Since the workload size and the compute/memory in the comparative tests were larger, this is not an apples to apples comparison. We thus have normalized the results to provide a meaningful workload characterization. Based on these normalized test results, we can show that IBM Db2 Warehouse running on Red Hat OpenShift with OpenShift Container Storage provides excellent performance. In addition, while some other platforms took considerable time for IBM to configure and even failed some of the test scenarios, Red Hat OpenShift Container Storage was easy to install and took minimal configuration to achieve deterministic performance results.
"With no prior experience with OpenShift Container Storage, our team was able to set up two distinct OpenShift clusters and conduct full Db2 Warehouse Performance validation in less than two weeks. This, by far, exceeded our expectations, as tests involving other Kubernetes storage services proved to be much more difficult to configure and validate.
Additionally, OpenShift Container Storage has outperformed these other cloud-native storage solutions in all tested scenarios when using identical hardware. We have been delighted with the ease of use and outstanding performance of OpenShift Container Storage, prompting us to consider it our preferred data platform for running Db2 Warehouse on OpenShift"
- Piotr Mierzejewski, Director Db2 Development IBM Data & AI
The BDI workload that was tested is one of the key performance testing harnesses used by IBM’s Db2 performance team when testing a storage subsystems.

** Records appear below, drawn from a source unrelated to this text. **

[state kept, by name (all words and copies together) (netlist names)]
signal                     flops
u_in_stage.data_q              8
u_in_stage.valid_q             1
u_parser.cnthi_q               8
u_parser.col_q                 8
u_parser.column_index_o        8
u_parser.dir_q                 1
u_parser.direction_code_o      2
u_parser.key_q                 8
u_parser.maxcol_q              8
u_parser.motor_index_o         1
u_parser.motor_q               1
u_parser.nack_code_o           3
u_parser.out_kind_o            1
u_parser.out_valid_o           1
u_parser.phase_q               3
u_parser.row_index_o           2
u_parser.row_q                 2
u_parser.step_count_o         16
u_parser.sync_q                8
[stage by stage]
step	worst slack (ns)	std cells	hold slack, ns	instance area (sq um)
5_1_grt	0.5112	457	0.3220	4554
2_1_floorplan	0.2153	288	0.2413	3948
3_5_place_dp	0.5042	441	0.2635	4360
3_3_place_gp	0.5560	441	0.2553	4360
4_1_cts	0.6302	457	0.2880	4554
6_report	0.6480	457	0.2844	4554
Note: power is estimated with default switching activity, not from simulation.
File: config.mk
export PLATFORM = sky130hd
export DESIGN_NAME = sm4_key_sched
export DESIGN_NICKNAME = d
export VERILOG_FILES = /design/src/rtl/core/sm4_pkg.sv /design/src/rtl/core/sm4_key_sched.sv
export SDC_FILE = /design/constraint.sdc
export NUM_CORES = 2
export LEC_CHECK = 0
export BUFFER_PORTS_ARGS = -buffer_cell sky130_fd_sc_hd__buf_2
export CAP_MARGIN = 25
export CELL_PAD_IN_SITES_DETAIL_PLACEMENT = 1
export CELL_PAD_IN_SITES_GLOBAL_PLACEMENT = 1
export CORE_AREA = 4 4 421 423
export DETAILED_ROUTE_END_ITERATION = 12
export DIE_AREA = 0 0 425 427
export GPL_TIMING_DRIVEN = 0
export HOLD_SLACK_MARGIN = 0.03
export PLACE_DENSITY_LB_ADDON = 0.25
export RECOVER_POWER = 100
export SETUP_SLACK_MARGIN = 0.3
export SYNTH_ARGS = -nofsm -noshare
export SYNTH_HDL_FRONTEND = slang
export SYNTH_SLANG_ARGS = --single-unit
File: constraint.sdc
create_clock -name clk -period 9.1 [get_ports clk]
set_input_delay 0.455 -clock clk [delete_from_list [all_inputs] [get_ports clk]]
set_output_delay 0.455 -clock clk [all_outputs]
set_load 0.02 [all_outputs]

Our tests demonstrate that Red Hat OpenShift Container Storage provides performance at scale for production Db2 Warehouse MPP workloads running on OpenShift container clusters. Red Hat OpenShift Container Platform scaled predictably across all tested workloads.

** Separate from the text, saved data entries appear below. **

<file path="config.mk">
export PLATFORM = sky130hd
export DESIGN_NAME = sample_level_shift_compander_core
export DESIGN_NICKNAME = d
export VERILOG_FILES = /design/src/rtl/slsc_pkg.sv /design/src/rtl/sample_level_shift_compander_core.sv
export SDC_FILE = /design/constraint.sdc
export NUM_CORES = 1
export LEC_CHECK = 0
export CORE_MARGIN = 5
export CORE_UTILIZATION = 70
export CTS_CLUSTER_SIZE = 40
export DETAILED_ROUTE_END_ITERATION = 7
export DONT_BUFFER_PORTS = 1
export PLACE_DENSITY = 0.86
export SYNTH_ARGS = -nofsm -noshare
export SYNTH_HDL_FRONTEND = slang
export SYNTH_SLANG_ARGS = --single-unit
</file>
<file path="constraint.sdc">
create_clock -name clk -period 12.8 [get_ports clk]
set_input_delay 1.28 -clock clk [delete_from_list [all_inputs] [get_ports clk]]
set_output_delay 1.28 -clock clk [all_outputs]
set_load 0.01 [all_outputs]
</file>
<file path="src/rtl/slsc_pkg.sv">
// Shared constants and segment-law functions for the sample level shift compander.
package slsc_pkg;

  localparam int unsigned BdW     = 5;
  localparam int unsigned SmpW    = 16;
  localparam int unsigned ValW    = 17;
  localparam int unsigned ShiftW  = 4;
  localparam int unsigned IdxW    = 2;

  localparam logic [BdW-1:0] BdMin   = 5'd8;
  localparam logic [BdW-1:0] BdMax   = 5'd16;
  localparam logic [BdW-1:0] BdReset = 5'd10;

  // configuration register indexes
  localparam logic [IdxW-1:0] RegBitDepth = 2'd0;
  localparam logic [IdxW-1:0] RegCompand  = 2'd1;
  localparam logic [IdxW-1:0] RegLayout   = 2'd2;

  // request kinds
  localparam logic ReqFwd = 1'b0;
  localparam logic ReqInv = 1'b1;

  function automatic logic [BdW-1:0] eff_depth(input logic [BdW-1:0] bd);
    logic [BdW-1:0] r;
    if (bd < BdMin) r = BdMin;
    else if (bd > BdMax) r = BdMax;
    else r = bd;
    return r;
  endfunction

  // seven-segment 16-to-12 compression
  function automatic logic [SmpW-1:0] compress16to12(input logic [SmpW-1:0] p);
    logic [SmpW-1:0] r;
    if (p < 16'd1024)       r = p;
    else if (p < 16'd2048)  r = 16'd1024 + ((p - 16'd1024) >> 1);
    else if (p < 16'd4096)  r = 16'd1536 + ((p - 16'd2048) >> 2);
    else if (p < 16'd8192)  r = 16'd2048 + ((p - 16'd4096) >> 3);
    else if (p < 16'd16384) r = 16'd2560 + ((p - 16'd8192) >> 4);
    else if (p < 16'd32768) r = 16'd3072 + ((p - 16'd16384) >> 5);
    else                    r = 16'd3584 + ((p - 16'd32768) >> 6);
    return r;
  endfunction

  // matching 12-to-16 expansion, wraps to 16 bits on the top segment
  function automatic logic [SmpW-1:0] expand12to16(input logic [SmpW-1:0] p);
    logic [SmpW-1:0] r;
    if (p < 16'd1024)      r = p;
    else if (p < 16'd1536) r = 16'd1024 + ((p - 16'd1024) << 1);
    else if (p < 16'd2048) r = 16'd2048 + ((p - 16'd1536) << 2);
    else if (p < 16'd2560) r = 16'd4096 + ((p - 16'd2048) << 3);
    else if (p < 16'd3072) r = 16'd8192 + ((p - 16'd2560) << 4);
    else if (p < 16'd3584) r = 16'd16384 + ((p - 16'd3072) << 5);
    else                   r = 16'd32768 + ((p - 16'd3584) << 6);
    return r;
  endfunction

endpackage

</file>
<file path="src/rtl/sample_level_shift_compander_core.sv">
// Top level: three-stage level shift / compander pipeline with config registers.
//
// Converts words between picture samples and signed block values. Forward words
// (req_type 0) are right-aligned (MSB layout), compressed 16-to-12 (LSB layout,
// companding on) or passed through, then half range 2^(bd-1) is removed and the
// result wraps to 16 bits, sign-extended on out_sample_result. Inverse words
// (req_type 1) take the low 16 bits as a signed value, add half range, clip to
// 0..2^bd-1, then expand 12-to-16, left-align or pass through; the result is
// 0..65535. bit_depth below 8 acts as 8, above 16 as 16. Throughput is one
// word per clock while out_ready does not stall. There are three register stages
// (decode/align, offset/clip, expand/output); a word loads the first on the
// accepting edge and passes the other two before out_valid rises. Each stage holds
// while the stage after it is full and stalled, so in_ready stays high while a
// result waits, as long as a stage is free. Config writes (cfg_we, cfg_index,
// cfg_data) take effect on the next clock; write only while the pipe is empty.
module sample_level_shift_compander_core (
  input  logic                         clk,
  input  logic                         rst_n,
  // config write port
  input  logic                         cfg_we,
  input  logic [slsc_pkg::IdxW-1:0]    cfg_index,
  input  logic [slsc_pkg::BdW-1:0]     cfg_data,
  // input words
  input  logic                         in_valid,
  output logic                         in_ready,
  input  logic                         in_req_type,
  input  logic signed [slsc_pkg::ValW-1:0] in_sample_value,
  input  logic                         in_last_sample,
  // result words
  output logic                         out_valid,
  input  logic                         out_ready,
  output logic signed [slsc_pkg::ValW-1:0] out_sample_result,
  output logic                         out_last_out
);

  localparam int unsigned SW = slsc_pkg::SmpW;
  localparam int unsigned VW = slsc_pkg::ValW;
  localparam int unsigned HW = slsc_pkg::ShiftW;
  localparam int unsigned BW = slsc_pkg::BdW;

  // ---------------------------------------------------------------- config
  logic [BW-1:0] bd_r;
  logic          cmp_r;
  logic          lay_r;

  always_ff @(posedge clk) begin
    if (!rst_n) begin
      bd_r  <= slsc_pkg::BdReset;
      cmp_r <= 1'b0;
      lay_r <= 1'b0;
    end else if (cfg_we) begin
      case (cfg_index)
        slsc_pkg::RegBitDepth: bd_r  <= cfg_data;
        slsc_pkg::RegCompand:  cmp_r <= cfg_data[0];
        slsc_pkg::RegLayout:   lay_r <= cfg_data[0];
        default: ;  // unmapped index, dropped
      endcase
    end
  end

  // depth-derived constants
  logic [BW-1:0] bd_eff;
  logic [BW-1:0] shift_w;
  logic [HW-1:0] shift;
  logic [SW-1:0] mid;
  logic [SW-1:0] maxv;

  always_comb begin
    bd_eff  = slsc_pkg::eff_depth(bd_r);
    shift_w = BW'(16) - bd_eff;
    shift   = shift_w[HW-1:0];
    mid     = SW'(1) << (bd_eff - BW'(1));
    maxv    = (mid << 1) - SW'(1);  // wraps to all ones at bd 16
  end

  // ---------------------------------------------------------------- flow
  logic v1_r, v2_r, v3_r;
  logic adv1, adv2, adv3;

  assign adv3     = !v3_r || out_ready;
  assign adv2     = !v2_r || adv3;
  assign adv1     = !v1_r || adv2;
  assign in_ready = adv1;

  // ---------------------------------------------------------------- stage 1
  // align/compress forward, add half range inverse
  logic [SW-1:0]        raw;
  logic [SW-1:0]        fwd_s;
  logic signed [VW-1:0] inv_t;
  logic [VW-1:0]        data1_nxt;

  always_comb begin
    raw = in_sample_value[SW-1:0];
    if (lay_r)      fwd_s = raw >> shift;
    else if (cmp_r) fwd_s = slsc_pkg::compress16to12(raw);
    else            fwd_s = raw;
    inv_t = signed'({raw[SW-1], raw}) + signed'({1'b0, mid});
    data1_nxt = (in_req_type == slsc_pkg::ReqInv) ? inv_t : {1'b0, fwd_s};
  end

  logic          req1_r, last1_r, lay1_r, cmp1_r;
  logic [HW-1:0] shift1_r;
  logic [SW-1:0] mid1_r, maxv1_r;
  logic [VW-1:0] data1_r;

  always_ff @(posedge clk) begin
    if (!rst_n) begin
      v1_r <= 1'b0;
    end else if (adv1) begin
      v1_r <= in_valid;
    end
  end

  always_ff @(posedge clk) begin
    if (adv1 && in_valid) begin
      req1_r   <= in_req_type;
      last1_r  <= in_last_sample;
      lay1_r   <= lay_r;
      cmp1_r   <= cmp_r;
      shift1_r <= shift;
      mid1_r   <= mid;
      maxv1_r  <= maxv;
      data1_r  <= data1_nxt;
    end
  end

  // ---------------------------------------------------------------- stage 2
  // remove half range forward, clip inverse
  logic [SW-1:0] data2_nxt;

  always_comb begin
    if (req1_r == slsc_pkg::ReqInv) begin
      if (data1_r[VW-1])                 data2_nxt = '0;
      else if (data1_r[SW-1:0] > maxv1_r) data2_nxt = maxv1_r;
      else                               data2_nxt = data1_r[SW-1:0];
    end else begin
      data2_nxt = data1_r[SW-1:0] - mid1_r;
    end
  end

  logic          req2_r, last2_r, lay2_r, cmp2_r;
  logic [HW-1:0] shift2_r;
  logic [SW-1:0] maxv2_r;
  logic [SW-1:0] data2_r;

  always_ff @(posedge clk) begin
    if (!rst_n) begin
      v2_r <= 1'b0;
    end else if (adv2) begin
      v2_r <= v1_r;
    end
  end

  always_ff @(posedge clk) begin
    if (adv2 && v1_r) begin
      req2_r   <= req1_r;
      last2_r  <= last1_r;
      lay2_r   <= lay1_r;
      cmp2_r   <= cmp1_r;
      shift2_r <= shift1_r;
      maxv2_r  <= maxv1_r;
      data2_r  <= data2_nxt;
    end
  end

  // ---------------------------------------------------------------- stage 3
  // expand or left-align inverse, sign-extend forward
  logic [SW-1:0] inv_val;
  logic [VW-1:0] res3_nxt;

  always_comb begin
    if (lay2_r)      inv_val = data2_r << shift2_r;
    else if (cmp2_r) inv_val = slsc_pkg::expand12to16(data2_r);
    else             inv_val = data2_r;
    if (req2_r == slsc_pkg::ReqInv) res3_nxt = {1'b0, inv_val};
    else                            res3_nxt = {data2_r[SW-1], data2_r};
  end

  logic          req3_r, last3_r;
  logic [VW-1:0] res3_r;

  always_ff @(posedge clk) begin
    if (!rst_n) begin
      v3_r <= 1'b0;
    end else if (adv3) begin
      v3_r <= v2_r;
    end
  end

  always_ff @(posedge clk) begin
    if (adv3 && v2_r) begin
      req3_r  <= req2_r;
      last3_r <= last2_r;
      res3_r  <= res3_nxt;
    end
  end

  assign out_valid         = v3_r;
  assign out_sample_result = signed'(res3_r);
  assign out_last_out      = last3_r;

  // ---------------------------------------------------------------- checks
  a_inv_nonneg: assert property (@(posedge clk) disable iff (!rst_n)
    (v3_r && req3_r == slsc_pkg::ReqInv) |-> !out_sample_result[VW-1])
    else $error("inverse result negative");

  a_fwd_sext: assert property (@(posedge clk) disable iff (!rst_n)
    (v3_r && req3_r == slsc_pkg::ReqFwd) |->
      (out_sample_result[VW-1] == out_sample_result[VW-2]))
    else $error("forward result not a 16-bit signed value");

  a_clip_bound: assert property (@(posedge clk) disable iff (!rst_n)
    (v2_r && req2_r == slsc_pkg::ReqInv) |-> (data2_r <= maxv2_r))
    else $error("clipped value above depth maximum");

endmodule
</file>
==> results of run 1 <==
layer usage:
layer  track usage  vias to the layer above  wire length, um
met3       0.04246                       76             2295
li1              -                     4181                -
met2        0.5478                      525            13230
met5             0                        -                0
met4        0.1559                        0             1162
met1        0.4245                     4151            10590
final cells by class:
cell class	count	share of cell area
multi-input cells	892	0.6086
flip-flops and latches	108	0.3039
inverters	72	0.02613
clock buffers	9	0.02178
well taps	180	0.02178
clock inverters	7	0.009073
repair buffers	12	0.008710
cells in the final DEF, fill, tap and decap left out, drive strengths merged, types with 12 or more instances in the layout:
| cell | count |
|---|---|
| nand2 | 126 |
| edfxtp | 98 |
| a21oi | 86 |
| inv | 75 |
| nor2 | 72 |
| ha | 71 |
| mux2i | 61 |
| o21ai | 55 |
| nand3 | 36 |
| xnor2 | 32 |
| nor2b | 27 |
| nor3 | 24 |
| o211ai | 24 |
| a211oi | 19 |
| xor2 | 16 |
| o21a | 16 |
| mux2 | 13 |
| buf | 12 |
| a31oi | 12 |
how the worst min path moves through the flow:
stage | start | endpoint | cells after the start
CTS | last1_r | last2_r | 0
global placement | shift1_r[0] | shift2_r[0] | 0
detailed placement | cmp1_r | cmp2_r | 0
finish | cmp1_r | cmp2_r | 0
floorplan | cmp1_r | cmp2_r | 0
global route | last1_r | last2_r | 0
worst max-delay path, cell delays in order (launching register included):
cell and delay, ns:
dfxtp_1 0.52, nand3b_1 0.16, buf_4 0.32, ha_1 0.28
ha_1 0.40, nor3b_1 0.64, ha_1 0.35, o21ai_0 0.17
a2111oi_0 0.45, a21bo_2 0.30, a2111o_1 0.40, a41oi_2 0.20
xnor2_1 0.14, a21oi_1 0.09
state kept, by name (all words and copies together) (netlist names), 4 cells and up:
signal and cells:
bd_r 5, data1_r 17, data2_r 16, maxv1_r 15, mid1_r 16, out_sample_result 17, shift1_r 4, shift2_r 4
cell families after synthesis:
family	synth area share
compound gates	0.2244
xor+xnor	0.04201
fa+ha+maj	0.09077
buf+inv	0.06014
flops	0.3141
mux	0.09665
simple gates	0.1719
power breakdown:
group | internal, uW | switching (uW) | total (uW)
clock | 144 | 150 | 294
combinational | 134 | 187 | 321
sequential | 419 | 33.6 | 452
through the flow:
stage	total power, uW	cell area, sq um	worst slack [ns]
floorplan	703.1	10010	8.074
global placement	756.7	10020	8.408
detailed placement	768.8	10020	8.271
CTS	1063	10340	8.243
global route	1119	10340	8.009
finish	1067	10340	8.122
==> summary.md, run 1 <==
| Metric | Value |
|---|---|
| Routed len/inst | `21.31 um` |
| Via density | `6.979` |
| Synth Warn # | `0` |
| Yosys top cell area share | `0.2941` |
| Setup Skew | `0.01147 ns` |
| ANT cells | `0` |
| Die Height | `129.6 um` |
| Crit start category | `flip-flop` |
| Synthesized instance count | `1155` |
| Fill count | `1026` |
| Core Util, Final | `0.7422` |
| Achievable Freq | `213.8 MHz` |
| CTS max path bufs | `2` |
| Period Utilization, post-route | `0.3655` |
| Min Hold Slack | `0.4227 ns` |
| Core Footprint | `13930 sq um` |
| Status | `finished clean` |
| GRT Util Overall | `0.3283` |
| Post-route ant nets | `0` |
| Fraction of the yosys area taken by sequential cells | `0.3141` |
| Reg2Reg Setup Slack | `8.12 ns` |
| Critical Path RT | `12.90 ns` |
| Drt pass-1 iters | `6` |
| Final nets | `1198` |
| Hold Vio Cnt, Final | `0` |
| Clock sinks | `108` |
| Worst slew margin | `0.2321` |
| Root Buffer | `clkbuf_16` |
| Worst-skew pair later-pin latency | `0.37 ns` |
| Max-cap violations | `0` |
| WS Path Type | `flip-flop to flip-flop` |
| CP Capture Point | `data1_r[15]` |
| PD cells | `103.1 nW/um^2` |
| Post-CTS Setup Bufs | `0` |
| GRT overflow | `0` |
| Die ar. | `16790 sq um` |
| Net Count, Synth | `1258` |
| HPWL Detailed | `20100 um` |
| Static Leak | `0.004149 uW` |
| Worst Path Arrival | `4.78 ns` |
| Placer Congestion | `0.9944` |
| Cts bufs inserted | `9` |
| CTS tree | `built` |
| RR Endpoint | `data1_r[15]` |
| Setup Viol. Count Final | `0` |
| Leading area contributor after synthesis | `edfxtp_1` |
| Transition time of the tightest slew-check pin | `1.151 ns` |
| Worst Setup End Kind | `flip-flop` |
| Syn_area_per_cell | `8.664 sq um` |
| Initial antenna violation count | `0` |
| IO buf count | `0` |
| Global-route wire length before repair | `43640 um` |
| Final max-slew violation count | `0` |
| Number of synthesized flops with an enable pin | `98` |
| Top_reg_cell synth | `edfxtp_1` |
| Die X | `129.6 um` |
| Rows | `43` |
| Final setup TNS | `0 ns` |
| Count of different cell masters after synthesis | `78` |
| Synthesized area | `10010 sq um` |
| RSZ-0062 raised after global routing | `no` |
| Post-CTS sizing | `0` |
| Ys async rst share | `0` |
| Layout cell share with drive strength beyond 1 | `0.06182` |
| Most frequent cell after synthesis | `nand2_1` |
| Initial Util | `0.7181` |
| 1st-iter DRT viols | `1043` |
| H-tree levels | `3` |
| FF+latch count, synth | `108` |
| Via count | `8933` |
| Synth top area cells | `edfxtp_1, ha_1, mux2i_1, nand2_1, a21oi_1` |
| Vias in the first global route | `8368` |
| CTS hold repair buffers | `0` |
| Minimum clock period | `4.678 ns` |
| Hold crit path type | `flip-flop to flip-flop` |
| IO Pins | `51` |
| Max rail drop VDD | `68.63 uV` |
| Dpl cells | `1264` |
| Critical path peak fanout | `22` |
| Storage element area | `3143 sq um` |
| Worst R2R Start | `bd_r[4]` |
| Synth-to-Final Area Change | `3.351%` |
| CP startpoint | `bd_r[4]` |
| # DRC | `0` |
| Routed WL | `27270 um` |
| Multi-input logic area | `6295 sq um` |
| Commonest cells post-synth | `nand2_1, edfxtp_1, a21oi_1, nor2_1` |
| Clock slew at reported path FFs | `0.08 ns` |
| R2R depth | `13` |
| Largest net degree at the start of global routing | `57` |
| Final Instance Count excl. Fillers | `1280` |
No activity file was read; power rests on OpenSTA's default activity.
==> inputs of run 2 (changes only) <==
CORE_UTILIZATION = 60   (was 70)
PLACE_DENSITY = 0.79   (was 0.86)
clock period = 4.2 ns   (was 12.8 ns; I/O delays follow)
==> run 2 against run 1 <==
  * First-iteration DRC count fell by 20%
  * Critical path depth rose by 2
  * Wire length increased by 1.6%
  * Final area up 1.9%
  * Via count grew 0.15%
  * Sequential share of layout area fell by 0.58 points
  * Utilization fell by 10 points
  * Non-clock buffer count grew 18
  * Register-to-register slack got worse by 7.9 ns
  * Largest power group unchanged
==> summary.md, run 2 (synthesis results as in run 1) <==
| Metric | Value |
|---|---|
| Met1 usage | `0.3450` |
| Final max-slew violation count | `0` |
| PD cells | `305.2 nW/um^2` |
| Vias in the first global route | `8413` |
| R2R depth | `15` |
| Status | `finished clean` |
| Critical path cell sequence | `nor2b_1 > nand2_1 > ha_1 > ha_2 > nand3_1 > or2_2 > inv_1 > ha_1 > nand2_1 > and3_1 > a21bo_2 > a2111o_1 > a41oi_2 > xnor2_1 > a21oi_1` |
| IO buf count | `0` |
| GRT Max-Usage Layer | `met2` |
| Achievable Freq | `253.6 MHz` |
| Post-CTS sizing | `0` |
| Min Hold Slack | `0.1224 ns` |
| CTS hold repair buffers | `0` |
| Synth-to-Final Area Change | `5.364%` |
| 1st-iter DRT viols | `832` |
| Drt pass-1 iters | `6` |
| Placer Congestion | `0.9720` |
| Crit start category | `flip-flop` |
| RR Endpoint | `data1_r[15]` |
| # DRC | `0` |
| Hold crit path type | `primary input to flip-flop` |
| Setup Skew | `0.01484 ns` |
| Root Buffer | `clkbuf_16` |
| CP Capture Point | `data1_r[15]` |
| Highest-count cells in the layout ignoring fill and taps | `nand2_1, edfxtp_1, a21oi_1` |
| CTS tree | `built` |
| Initial antenna violation count | `0` |
| GRT Util Overall | `0.2793` |
| Worst Path Arrival | `4.03 ns` |
| Reg2Reg Setup Slack | `0.26 ns` |
| Setup Viol. Count Final | `0` |
| GRT overflow | `0` |
| Worst Setup End Kind | `flip-flop` |
| Commonest non-fill, non-tap cell in the layout | `nand2_1` |
| Max-cap violations | `0` |
| ANT cells | `0` |
| Worst R2R Start | `bd_r[3]` |
| Static Leak | `0.004233 uW` |
| Hold Vio Cnt, Final | `0` |
| Routed WL | `27720 um` |
| Final Instance Count excl. Fillers | `1338` |
| CTS max path bufs | `2` |
| Max rail drop VDD | `206.7 uV` |
| Routed len/inst | `20.72 um` |
| Cts bufs inserted | `9` |
| Period Utilization, post-route | `0.9389` |
| Final nets | `1216` |
| Die ar. | `19360 sq um` |
| Largest net degree at the start of global routing | `57` |
| Worst slew margin | `0.3239` |
| Routing usage on met2 | `0.4776` |
| Rows | `47` |
| CP startpoint | `bd_r[3]` |
| Die Height | `139.1 um` |
| Post-route ant nets | `0` |
| Post-CTS Setup Bufs | `0` |
| IO Pins | `51` |
| Transition time of the tightest slew-check pin | `1.013 ns` |
| HPWL Detailed | `20890 um` |
| Core Footprint | `16470 sq um` |
| Critical path peak fanout | `7` |
| Via count | `8946` |
| Clock sinks | `108` |
| Via density | `6.686` |
| Die X | `139.1 um` |
| WS Path Type | `flip-flop to flip-flop` |
| CP peak stage delay | `0.43 ns` |
| Clock slew at reported path FFs | `0.08 ns` |
| Layout cell share with drive strength beyond 1 | `0.08140` |
| Initial Util | `0.6078` |
| Dpl cells | `1322` |
| Global-route wire length before repair | `44080 um` |
| H-tree levels | `3` |
| Routing usage on met3 | `0.03345` |
| Worst-skew pair later-pin latency | `0.36 ns` |
| Critical Path RT | `4.29 ns` |
| Minimum clock period | `3.944 ns` |
| CP max stage cell | `ha_2` |
## run 2: critical path, delay by kind of cell (launching register included)
kind                     cells  cell delay [ns]
AO/OA/AOI/OAI                4             0.94
buffers and inverters        1             0.12
XOR/XNOR                     1             0.13
AND/OR/NAND/NOR              6             1.16
flip-flops                   1             0.41
adder cells (fa/ha/maj)      3             0.91
## run 2: worst min-delay path by stage
stage | end | from | cells after the start | slack [ns]
final | bd_r[1] | rst_n | 1 | 0.12
after global routing | bd_r[3] | rst_n | 1 | 0.11
after CTS | bd_r[1] | rst_n | 1 | 0.11
after detailed placement | shift2_r[0] | shift1_r[0] | 0 | 0.41
after global placement | shift2_r[3] | shift1_r[3] | 0 | 0.40
after floorplan | cmp2_r | cmp1_r | 0 | 0.40
## run 2: metrics by stage
step,total power (uW),util,TNS (ns),instance area (sq um),setup slack (ns)
2_1_floorplan,2143,-,0,10010,0.1230
3_3_place_gp,2336,0.6200,0,10210,0.3804
3_5_place_dp,2358,0.6200,0,10210,0.2091
4_1_cts,3220,0.6391,0,10520,0.1788
5_1_grt,3394,0.6404,-0.001911,10540,-0.001911
6_report,3219,0.6404,0,10540,0.2565
## run 2: per-layer routing
metal | routed length (um) | vias to the layer above
li1 | - | 4216
met5 | 0 | -
met1 | 11080 | 4189
met4 | 1390 | 0
met2 | 13450 | 443
met3 | 1801 | 98
## run 2: cell type report
| class | count | area (sq um) |
|---|---|---|
| multi-input cells | 892 | 6316 |
| fillers | 1413 | 5922 |
| flip-flops and latches | 108 | 3143 |
| well taps | 220 | 275.3 |
| inverters | 72 | 270.3 |
| clock buffers | 9 | 225.2 |
| repair buffers | 30 | 225.2 |
| clock inverters | 7 | 88.84 |
## run 2: report_power, final
part           switching, uW  internal, uW
clock                    428           429
combinational            567           421
sequential              97.4          1280
==> inputs of run 3 (changes only) <==
ABC_AREA = 1   (was unset)
CORE_UTILIZATION = 59   (was 60)
PLACE_DENSITY = 0.78   (was 0.79)
==> run 3 against run 2 <==
  * The flow now finishes with violations (DRC)
  * Clock power grew 0.7%
  * Synthesized cell count grew 22%
  * Sequential share of layout area grew 0.70 points
  * Die area is essentially flat
  * Register-to-register slack gained 0.31 ns
  * Critical path type unchanged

For an in depth discussion of our tests and results, please review the workload characterization study at the detail page for IBM Db2 Warehouse MPP on OpenShift Container Storage.
About the authors
Sagy Volkov is a former performance engineer in ScaleIO, he initiated the performance engineering group and the ScaleIO enterprise advocates group, and architected the ScaleIO storage appliance reporting to the CTO/founder of ScaleIO. He is now with Red Hat as a storage performance instigator concentrating on application performance (mainly database and CI/CD pipelines) and application resiliency on Rook/Ceph.
He has spoke previously in Cloud Native Storage day (CNS), DevConf 2020, EMC World and the Red Hat booth in KubeCon.
Loïc Julien is a Senior Technical Staff Member / Databases Deployment in IBM Cloud, Data & AI.